Another early researcher into electrical stimulation of the brain was Walter Rudolf Hess, who began research into ESB in the 1930s, jolting patients' brains with shocks administered through tiny needles that pierced the skull.21 His experiments [also] included the insertion of fine electrically conductive wires into the brains of anaesthetized cats. To noone's great surprise, given mild electrical stimulation the cats went beserk [Vance Packard, The People Shapers (New York: Bantam Books, 1977); "Hess, Walter Rudolf," Encyclopedia Americana (New York: Harper & Row, 1969); "Hess, Walter Rudolph," Funk & Wagnalls New Encyclopedia (New York: Funk & Wagnalls Inc., 1973)].22
During the decades of the 1940s and 1950s, Wilder Penfield…experimented with electrical brain
stimulation on patients undergoing surgery.
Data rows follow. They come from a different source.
Background: an optimization exercise with open tools, aiming at small area, a short achievable clock period and few clock cycles. Do not read the settings as production practice.
In this exercise RTL edits were held to simulation tests only and were not proved equivalent to the original.

==> flow/design.v (outline; a module is shown in full before it is edited, if it fits) <==
// module pll_solver: 917 lines
module pll_solver (
    input  wire        clk,
    input  wire        rst_n,
    input  wire        in_valid,
    output reg         in_ready,
    input  wire [31:0] in_t,
    output reg         out_valid,
    input  wire        out_ready,
    output reg         out_found,
    output reg  [7:0]  out_fb,
    output reg  [1:0]  out_refdiv,
    output reg  [2:0]  out_post1,
    output reg  [2:0]  out_post2,
    output reg         out_hf,
    output reg  [12:0] out_f_num,
    output reg  [6:0]  out_f_den,
    output reg  [87:0] out_frame
);
  // ...
==> flow/run.sh <==
#!/bin/bash
# synth_recipe.tcl (not shown) runs the flow's synth.tcl, then flattens the netlist and writes it again
# the make line also repeats each setting of config.mk as NAME=value (left out here)
make -C /OpenROAD-flow-scripts/flow DESIGN_CONFIG=/design/flow/config.mk WORK_HOME=/design/flow/orfs CLKGATE_MAP_FILE= SYNTH_SCRIPT=/design/flow/synth_recipe.tcl finish
==> flow/config.mk <==
export PLATFORM = sky130hd
export DESIGN_NAME = pll_solver
export DESIGN_NICKNAME = pll_solver
export VERILOG_FILES = /design/flow/design.v
export SDC_FILE = /design/flow/constraint.sdc
export NUM_CORES = 4
export LEC_CHECK = 0
export ABC_AREA = 1
export CAP_MARGIN = 20
export CORE_MARGIN = 2
export CORE_UTILIZATION = 55
export PLACE_DENSITY = 0.7
export SLEW_MARGIN = 20
==> flow/constraint.sdc <==
create_clock -name core_clock -period 38.0 [get_ports {clk}]
set_input_delay 7.6000 -clock core_clock [delete_from_list [all_inputs] [get_ports {clk}]]
set_output_delay 7.6000 -clock core_clock [all_outputs]
set_load 0.01 [all_outputs]
==> flow_metrics.tcl, run 1 <==
set metrics [dict create \
    hp-start "big1" \
    cts_setup_buffers 0 \
    buffers 184 \
    placed_cell_area_um2 84460 \
    dr.max_layer_used "met5" \
    yosysWarningCount 1 \
    yosysTopAreaCell "ha_1" \
    met1_usage_pct 47.65 \
    cp-endpoint "out_fb[0]" \
    synth_compound_area_share_pct 14.31 \
    die_w_um 388.4 \
    drt_first_pass_iters 8 \
    largest_reg_flops 96 \
    dp_hpwl_um 228400 \
    finalWirelength_um 271400 \
    synth_simple_gate_area_share_pct 18.36 \
    drtIter0Drc 6266 \
    critical_path.top_delay_family "buffers and inverters" \
    clock_cell_area_share_pct 3.438 \
    grt_usage_pct 35.39 \
    status "complete, no violations" \
    grt_pass1_vias 70190 \
    synthTopCellsByArea "ha_1 22%, dfxtp_1 15%, nand2_1 8.9%, fa_1 8.6%, inv_1 7.6%" \
    period_minus_slack_ns 9.355 \
    use_met3_pct 4.907 \
    ys_ff_latch 731 \
    area_delta_synth_final_pct 7.621 \
    place_congestion 1.036 \
    holdPathStages 0 \
    dieArea_um2 150900 \
    synth_common_cells "1924 x nand2_1, 1644 x inv_1, 1426 x ha_1" \
    timing_hold_violations_final 0 \
    multi_input_gates 8137 \
    rsz0062_at_grt "false" \
    yosys.area_share.adder_pct 30.54 \
]
Testbench counts, summed over its fixed seeds: cycles 2,448.
==> run 2, diff against run 1 <==
--- a/flow/design.v
+++ b/flow/design.v
@@ -98,6 +98,6 @@
     wire [35:0] cs1_c = ccar((x36 << 5), (x36 << 3), x36);
-    wire [35:0] w41 = cs1_s + cs1_c + {35'd0, 1'b0};
+    wire [35:0] w41 = badd(cs1_s, cs1_c, 1'b0);
     wire [35:0] cs2_s = csum(w41, ~(w41 >> 10), (w41 >> 20));
     wire [35:0] cs2_c = ccar(w41, ~(w41 >> 10), (w41 >> 20));
-    wire [35:0] qacc = cs2_s + cs2_c + {35'd0, 1'b1};
+    wire [35:0] qacc = badd(cs2_s, cs2_c, 1'b1);
     wire [24:0] qd   = qacc[34:10];
@@ -121,3 +121,3 @@
     assign s1_cq[6] = 1'b0;
-    wire [35:0] s1_I36 = q36 + {29'd0, s1_cq} + {35'd0, 1'b0};
+    wire [35:0] s1_I36 = badd(q36, {29'd0, s1_cq}, 1'b0);
     wire [24:0] s1_Id = {|s1_I36[30:24], s1_I36[23:0]};
@@ -139,3 +139,3 @@
     wire [35:0] cs3_c = ccar(~q36, (q36 << 2), {29'd0, s3_cq});
-    wire [35:0] s3_I36 = cs3_s + cs3_c + {35'd0, 1'b1};
+    wire [35:0] s3_I36 = badd(cs3_s, cs3_c, 1'b1);
     wire [24:0] s3_Id = {|s3_I36[30:24], s3_I36[23:0]};
@@ -156,3 +156,3 @@
     wire [35:0] cs4_c = ccar(q36, (q36 << 2), {29'd0, s5_cq});
-    wire [35:0] s5_I36 = cs4_s + cs4_c + {35'd0, 1'b0};
+    wire [35:0] s5_I36 = badd(cs4_s, cs4_c, 1'b0);
     wire [24:0] s5_Id = {|s5_I36[30:24], s5_I36[23:0]};
@@ -172,3 +172,3 @@
     wire [35:0] cs5_c = ccar(~q36, (q36 << 3), {29'd0, s7_cq});
-    wire [35:0] s7_I36 = cs5_s + cs5_c + {35'd0, 1'b1};
+    wire [35:0] s7_I36 = badd(cs5_s, cs5_c, 1'b1);
     wire [24:0] s7_Id = {|s7_I36[30:24], s7_I36[23:0]};
@@ -188,3 +188,3 @@
     wire [35:0] cs6_c = ccar(q36, (q36 << 3), {29'd0, s9_cq});
-    wire [35:0] s9_I36 = cs6_s + cs6_c + {35'd0, 1'b0};
+    wire [35:0] s9_I36 = badd(cs6_s, cs6_c, 1'b0);
     wire [24:0] s9_Id = {|s9_I36[30:24], s9_I36[23:0]};
@@ -204,3 +204,3 @@
     wire [35:0] cs7_c = ccar(~q36, (q36 << 4), {29'd0, s15_cq});
-    wire [35:0] s15_I36 = cs7_s + cs7_c + {35'd0, 1'b1};
+    wire [35:0] s15_I36 = badd(cs7_s, cs7_c, 1'b1);
     wire [24:0] s15_Id = {|s15_I36[30:24], s15_I36[23:0]};
@@ -221,3 +221,3 @@
     wire [35:0] cs9_c = ccar({29'd0, s21_cq}, cs8_s, cs8_c);
-    wire [35:0] s21_I36 = cs9_s + cs9_c + {35'd0, 1'b0};
+    wire [35:0] s21_I36 = badd(cs9_s, cs9_c, 1'b0);
     wire [24:0] s21_Id = {|s21_I36[30:24], s21_I36[23:0]};
@@ -238,3 +238,3 @@
     wire [35:0] cs11_c = ccar({29'd0, s25_cq}, cs10_s, cs10_c);
-    wire [35:0] s25_I36 = cs11_s + cs11_c + {35'd0, 1'b1};
+    wire [35:0] s25_I36 = badd(cs11_s, cs11_c, 1'b1);
     wire [24:0] s25_Id = {|s25_I36[30:24], s25_I36[23:0]};
@@ -254,3 +254,3 @@
     wire [35:0] cs13_c = ccar({29'd0, s35_cq}, cs12_s, cs12_c);
-    wire [35:0] s35_I36 = cs13_s + cs13_c + {35'd0, 1'b1};
+    wire [35:0] s35_I36 = badd(cs13_s, cs13_c, 1'b1);
     wire [24:0] s35_Id = {|s35_I36[30:24], s35_I36[23:0]};
@@ -270,3 +270,3 @@
     wire [35:0] cs15_c = ccar({29'd0, s49_cq}, cs14_s, cs14_c);
-    wire [35:0] s49_I36 = cs15_s + cs15_c + {35'd0, 1'b1};
+    wire [35:0] s49_I36 = badd(cs15_s, cs15_c, 1'b1);
     wire [24:0] s49_Id = {|s49_I36[30:24], s49_I36[23:0]};
@@ -401,3 +401,3 @@
     wire [35:0] cs17_c = ccar({31'd0, s1_g}, cs16_s, cs16_c);
-    wire [35:0] s1_v36 = cs17_s + cs17_c + {35'd0, 1'b0};
+    wire [35:0] s1_v36 = badd(cs17_s, cs17_c, 1'b0);
     wire [20:0] s1_v = s1_v36[20:0];
@@ -434,3 +434,3 @@
     wire [35:0] cs19_c = ccar({31'd0, s3_g}, cs18_s, cs18_c);
-    wire [35:0] s3_v36 = cs19_s + cs19_c + {35'd0, 1'b0};
+    wire [35:0] s3_v36 = badd(cs19_s, cs19_c, 1'b0);
     wire [20:0] s3_v = s3_v36[20:0];
@@ -467,3 +467,3 @@
     wire [35:0] cs20_c = ccar((s5_m36 << 2), s5_m36, {33'd0, s5_g5});
-    wire [35:0] s5_v36 = cs20_s + cs20_c + {35'd0, 1'b0};
+    wire [35:0] s5_v36 = badd(cs20_s, cs20_c, 1'b0);
     wire [20:0] s5_v = s5_v36[20:0];
@@ -498,3 +498,3 @@
     wire [35:0] cs22_c = ccar({31'd0, s7_g}, cs21_s, cs21_c);
-    wire [35:0] s7_v36 = cs22_s + cs22_c + {35'd0, 1'b0};
+    wire [35:0] s7_v36 = badd(cs22_s, cs22_c, 1'b0);
     wire [20:0] s7_v = s7_v36[20:0];
@@ -545,3 +545,3 @@
     wire [35:0] cs26_c = ccar(cs24_c, cs25_s, cs25_c);
-    wire [35:0] s9_E36 = cs26_s + cs26_c + {35'd0, 1'b1};
+    wire [35:0] s9_E36 = badd(cs26_s, cs26_c, 1'b1);
     wire        s9_ok = s9_val & ~le32(32'd28901376, s9_E36[31:0]) & ~big2;    
@@ -575,3 +575,3 @@
     wire [35:0] cs27_c = ccar((s15_m36 << 2), s15_m36, {33'd0, s15_g5});
-    wire [35:0] s15_v36 = cs27_s + cs27_c + {35'd0, 1'b0};
+    wire [35:0] s15_v36 = badd(cs27_s, cs27_c, 1'b0);
     wire [20:0] s15_v = s15_v36[20:0];
@@ -618,3 +618,3 @@
     wire [35:0] cs30_c = ccar(cs28_c, cs29_s, cs29_c);
-    wire [35:0] s21_E36 = cs30_s + cs30_c + {35'd0, 1'b1};
+    wire [35:0] s21_E36 = badd(cs30_s, cs30_c, 1'b1);
     wire        s21_ok = s21_val & ~big2;
@@ -639,3 +639,3 @@
     wire [35:0] s25_m36 = {21'd0, s25_mag};
-    wire [35:0] s25_v36 = s25_m36 + 36'd0 + {35'd0, s25_s};
+    wire [35:0] s25_v36 = badd(s25_m36, 36'd0, s25_s);
     wire [20:0] s25_v = s25_v36[20:0];
@@ -668,3 +668,3 @@
     wire [35:0] cs31_c = ccar((s35_m36 << 2), s35_m36, {33'd0, s35_g5});
-    wire [35:0] s35_v36 = cs31_s + cs31_c + {35'd0, 1'b0};
+    wire [35:0] s35_v36 = badd(cs31_s, cs31_c, 1'b0);
     wire [20:0] s35_v = s35_v36[20:0];
@@ -707,3 +707,3 @@
     wire [35:0] cs33_c = ccar({25'd0, s49_cg}, cs32_s, cs32_c);
-    wire [35:0] s49_E36 = cs33_s + cs33_c + {35'd0, 1'b1};
+    wire [35:0] s49_E36 = badd(cs33_s, cs33_c, 1'b1);
     wire        s49_ok = s49_val & ~big2;
@@ -748,3 +748,3 @@
     wire [35:0] cs36_c = ccar(cs34_c, cs35_s, cs35_c);
-    wire [35:0] e441_E36 = cs36_s + cs36_c + {35'd0, 1'b1};
+    wire [35:0] e441_E36 = badd(cs36_s, cs36_c, 1'b1);
     wire [31:0] e441_key = {ga_key_r[27], e441_E36[24:0], ga_key_r[5:0]};
@@ -755,6 +755,6 @@
     wire [35:0] cs38_c = ccar((e147_v36 << 7), cs37_s, cs37_c);
-    wire [35:0] e147_E36 = cs38_s + cs38_c + {35'd0, 1'b1};
+    wire [35:0] e147_E36 = badd(cs38_s, cs38_c, 1'b1);
     wire [31:0] e147_key = {gb_key_r[27], e147_E36[24:0], gb_key_r[5:0]};
     wire [35:0] e63_v36 = {15'd0, gc_key_r[26:6]};
-    wire [35:0] e63_E36 = ~e63_v36 + (e63_v36 << 6) + {35'd0, 1'b1};
+    wire [35:0] e63_E36 = badd(~e63_v36, (e63_v36 << 6), 1'b1);
     wire [31:0] e63_key = {gc_key_r[27], e63_E36[24:0], gc_key_r[5:0]};
==> run 2 against run 1 <==
Worst setup slack better by 0.062 ns. Via count decreased by 13%. Critical endpoint is now out_valid. Non-clock buffer count is 19 lower. Register-to-register slack improved by 0.09 ns. Global-route usage down 3.5 points. Clock skew is 0.061 ns lower. Still clean on timing, DRC and antenna. Count of clock-buffer cells in the layout grew 7. Flip-flop and latch count did not move.
==> flow_metrics.tcl, run 2 <==
set metrics [dict create \
    cp-start-kind "flop" \
    holdBufCountCts 0 \
    arrival_ns 1.69 \
    crit_start "out_valid" \
    cts_made_buffers 87 \
    drive_gt1_share_pct 4.236 \
    synth_top_area_share_pct 22.99 \
    via_count 64000 \
    ioPinCount 164 \
    grt_pass1_wl_um 359700 \
    max_freq_ghz 0.1076 \
    setup_viol 0 \
    critical_path.top_delay_family "buffers and inverters" \
    rows 138 \
    cp-end-kind "output port" \
    synthFlopType "dfxtp_1" \
    met1_usage_pct 39.14 \
    dieArea_um2 144700 \
    yosysMostFrequentCell "inv_1" \
    grt_antenna_before_repair 8 \
    timing_hold_violations_final 0 \
    busiest_layer "met2" \
    largest_reg_flops 96 \
    synth_edf_count 142 \
    tritoncts "yes" \
    hp-start "big1" \
    place.port_buffers 97 \
    cp_data_required_time_ns 30.40 \
    status "complete, no violations" \
    synth_common_cells "1702 x inv_1, 1505 x nand2_1, 1432 x ha_1" \
    grt_usage_pct 31.94 \
    syn_inst 9353 \
    clk_latency_ns 0.74 \
    synth.avg_cell_area_um2 8.331 \
    crit_slowest_cell "clkdlybuf4s50_1" \
    cap_violations 0 \
    rsz0062_at_grt "false" \
    reg_top3 "fifo: 96 flops, s9_key_r: 31 flops" \
    cp_cell_sequence "clkdlybuf4s50_1" \
    largest-register "fifo" \
    cp_max_fo 4 \
    yosysUniqueCellTypes 82 \
    cts_setup_buffers 0 \
    period_minus_slack_ns 9.293 \
    die_w_um 380.4 \
    skew_ns 0.04187 \
    route.detailed.wl_per_inst_um 20.41 \
    ys_ff_latch 731 \
    cts_resized 0 \
    syn_area_um2 77920 \
    tightestPinTransition_ns 1.235 \
    dp_cells 11240 \
    root_buffer "clkbuf_16" \
    die_y_um 380.4 \
    htree_levels 3 \
    drtIter0Drc 4978 \
    grt_pass1_vias 63430 \
    use_met2_pct 52.77 \
    postLayoutCoreUtil_pct 59.52 \
    gr-total-overflow 0 \
    instances_no_fill 11410 \
    async_flop_share_pct 0 \
    period_share_pct 24.46 \
    initial_core_util_pct 55.23 \
    area_delta_synth_final_pct 7.764 \
    final-max-slew-violation-count 0 \
    placed_cell_area_um2 80800 \
    final_common_cell "inv_1" \
    nets 11500 \
    timing.setup.tns_ns 0 \
    drc 0 \
    synthTopCellsByArea "ha_1 23%, fa_1 15%, dfxtp_1 15%, inv_1 8.2%, nand2_1 7.3%" \
    place_congestion 1.003 \
    most-common-layout-cells "1702 x inv_1, 1505 x nand2_1, 1432 x ha_1" \
    use_met3_pct 4.801 \
    viasPerCell 5.611 \
    clock_path_buffers 3 \
    yosysSeqAreaShare_pct 20.61 \
    yosysTopAreaCell "ha_1" \
    slowest_delay_ns 0.57 \
    final_cell_area_um2 83970 \
    crit_buf_inv 1 \
    drt_first_pass_iters 9 \
    relSlewSlack_pct 16.82 \
    clk_pin_slew_worst_paths_ns 0.06 \
    cts_sinks 731 \
    nFillCells 12620 \
    path_class "flop to output port" \
    dp_hpwl_um 195500 \
    r2r-start "ga_key_r[8]" \
    grt_start_max_net_pins 58 \
    final_antenna_net_count 0 \
    yosysWarningCount 1 \
    core_um2 141100 \
    min_path_type "flop to flop" \
    finalWirelength_um 232800 \
]
[run 2: cell types whose count changed after synthesis, moves of 32 or more]
cell      before   now
a21oi_1      903   476
nor2_1       747   491
fa_1         349   593
a221oi_1      13    45
xnor2_1      243   197
nand2_1     1924  1505
xor2_1       455   240
inv_1       1644  1702
nor3_1       139   104
o21ai_0      555   320
nand3_1      434   474
[run 2: layer usage]
layer,routed length (um),up-vias
met4,17370,2
met2,106800,2206
met1,93970,30550
met3,14690,620
li1,-,30630
met5,13,-
[run 2: layout make-up]
cell class	count	area, um^2	area share [%]
multi-input cells	6706	54330	64.70
flip-flops and latches	731	16060	19.12
inverters	1751	6573	7.827
clock buffers	116	2524	3.006
well taps	1890	2365	2.816
repair buffers	165	1481	1.764
clock inverters	44	634.4	0.7555
diodes	3	7.507	0.008941
[run 2: per-stage QoR]
| stage | setup WS, ns | hold slack (ns) |
|---|---|---|
| after global placement | 28.28 | 0.3146 |
| after global routing | 28.09 | 0.3465 |
| after floorplan | 27.06 | 0.3096 |
| final | 28.71 | 0.3281 |
| after CTS | 28.65 | 0.3283 |
| after detailed placement | 28.32 | 0.3135 |
[run 2: final timing paths]
check                endpoint  slack, ns  cells after the start
setup / recovery    out_valid      28.71                      1
hold / removal           big2       0.33                      0
setup reg to reg  fifo[3][15]      28.94                     42
hold reg to reg          big2       0.33                      0
[run 2: cell families (layout without fill, tap and decap cells)]
| logic type | Yosys count | count (layout) | synth area share (%) |
|---|---|---|---|
| multiplexers | 1 | 1 | 0.01285 |
| flip-flops | 731 | 731 | 20.61 |
| adder cells (fa/ha/maj) | 2025 | 2025 | 38.23 |
| XOR/XNOR | 444 | 444 | 5.087 |
| buffers and inverters | 1980 | 2076 | 10.07 |
| AND/OR/NAND/NOR | 2859 | 2859 | 15.85 |
| AO/OA/AOI/OAI | 1311 | 1311 | 10.13 |
| other | 2 | 69 | 0.009638 |
Testbench counts of run 2, summed over its fixed seeds: cycles 2,448.

separate check: timing with driven ports:
In the flow no input, the clock included, has a driving cell. The finished layouts below were timed again as built, in two steps. Step 1 (the two cells are an assumption about what drives the block):
set clk [get_ports {clk}]
set_driving_cell -lib_cell sky130_fd_sc_hd__clkbuf_16 $clk
set_driving_cell -lib_cell sky130_fd_sc_hd__buf_2 [delete_from_list [all_inputs] $clk]
Step 2 adds t to the input delays and takes it off the output delays; t is the mean of the earliest and latest rising clock arrival at the registers after step 1. Input paths then give back, and output paths get back, about the clock's delay inside the block. Slacks: no drivers / after step 1 / after step 2; pairs: no drivers / after step 1.
run | shift t [ns] | slack for setup (ns) | clock arrival spread, ns | slew at the worst register clock pin (ns) | worst data-port slew with drivers (ns)
run 1 | 0.785 | 28.645 / 28.562 / 28.353 | 0.109 / 0.109 | 0.07 / 0.07 | 0.04
run 2 | 0.799 | 28.707 / 28.627 / 28.300 | 0.045 / 0.044 | 0.07 / 0.07 | 0.05
After both steps setup and hold are still met in every run listed. The setup slack of run 2, which loses most, moves by -0.080 ns with the drivers and by -0.407 ns with both steps.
One of Penfield's discoveries
was that the application of electricity on alert patients could stimulate
the memory of past events (full
pic) [Project Open Mind].
Since 1949, the Tulane University Department of Psychiatry and Neurology has done experimentation in the implantation of electrodes into patients' brains. According to one of their staff-generated reports, "By implantation of electrodes into various predetermined specific brain sites of patients capable of reporting thoughts and feelings, we have been able to make invaluable long-term observations…" ["Stereotaxic Implantation of Electrodes in the Human Brain: A Method for Long-Term Study and Treatment," Heath, John, Fontana, Department of Psychiatry and Neurology, Tulane University School of Medicine].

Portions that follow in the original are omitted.